Hospitals and other healthcare facilities have been hit hard by the COVID-19 pandemic in a range of ways, but when it comes to the labor shortage afflicting these facilities, no sector has been hit harder than nursing homes. Now, an industry association is using data and projections to demonstrate the scope of the problem and help the public understand its likely impact on patient care.
If nursing homes continue to gain jobs at the current, modest pace, a potential recovery to pre-pandemic staffing levels would take at least four years, according to the American Health Care Association and National Center for Assisted Living (AHCA/NCAL). The group represents more than 14,000 nursing homes and assisted living communities across the country that provide care to approximately 5 million people each year.
The report shows a projection based on the nursing home sector’s average job gains from the last four months – increasing by 4,600 jobs per month. The model indicates workforce levels might not return to pre-pandemic staffing levels until 2026.

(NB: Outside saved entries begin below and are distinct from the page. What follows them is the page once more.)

$ cat src/rtl/xadc_conv_seq.sv
// Conversion timer/sequencer: CONV_CYCLES busy cycles, then a one-cycle eoc,
// alternating aux3/aux11 starting with aux3 after reset.
module xadc_conv_seq
    import xadc_drp_responder_pkg::*;
#(
    parameter int CONV_CYCLES = 26
) (
    input  logic       clk,
    input  logic       rst_n,
    output logic       busy_o,
    output logic       eoc_o,
    output logic [4:0] channel_o,
    output logic       sel_o
);

    localparam logic [9:0] LAST = 10'(CONV_CYCLES - 1);

    logic       busy_q, busy_d;
    logic       eoc_q, eoc_d;
    logic       sel_q, sel_d;
    logic [9:0] cnt_q, cnt_d;
    logic [4:0] chan_q, chan_d;

    always_comb begin
        busy_d = busy_q;
        eoc_d  = 1'b0;
        sel_d  = sel_q;
        cnt_d  = cnt_q;
        chan_d = chan_q;
        if (busy_q) begin
            if (cnt_q == LAST) begin
                busy_d = 1'b0;
                eoc_d  = 1'b1;
            end else begin
                cnt_d = cnt_q + 10'd1;
            end
        end else begin
            // Either just out of reset or leaving the eoc cycle: start next conversion
            busy_d = 1'b1;
            cnt_d  = '0;
            if (eoc_q) begin
                sel_d  = ~sel_q;
                chan_d = chan_code(sel_q);
            end
        end
    end

    always_ff @(posedge clk or negedge rst_n) begin
        if (!rst_n) begin
            busy_q <= 1'b0;
            eoc_q  <= 1'b0;
            sel_q  <= 1'b0;
            cnt_q  <= '0;
            chan_q <= '0;
        end else begin
            busy_q <= busy_d;
            eoc_q  <= eoc_d;
            sel_q  <= sel_d;
            cnt_q  <= cnt_d;
            chan_q <= chan_d;
        end
    end

    assign busy_o    = busy_q;
    assign eoc_o     = eoc_q;
    assign channel_o = chan_q;
    assign sel_o     = sel_q;

endmodule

The report also includes new data through July 2022 from the U.S. Bureau of Labor Statistics, which shows nursing homes still face a loss of 223,700 caregivers since the beginning of the pandemic. This healthcare sector has experienced the worst job loss and the slowest recovery. While hospitals, physicians’ offices, outpatient care centers and other health care facilities have reached or surpassed pre-pandemic staffing levels, nursing home employees are still down more than 14 percent compared to February 2020.
“Our caregivers, who are working themselves ragged, and our growing elderly population can’t afford to wait another four years,” says Mark Parkinson, president and CEO of AHCA/NCAL. “The long-term care workforce needs a boost now. We urge federal and state policymakers to put their support behind policies that attract and retain caregivers for our nation’s seniors.”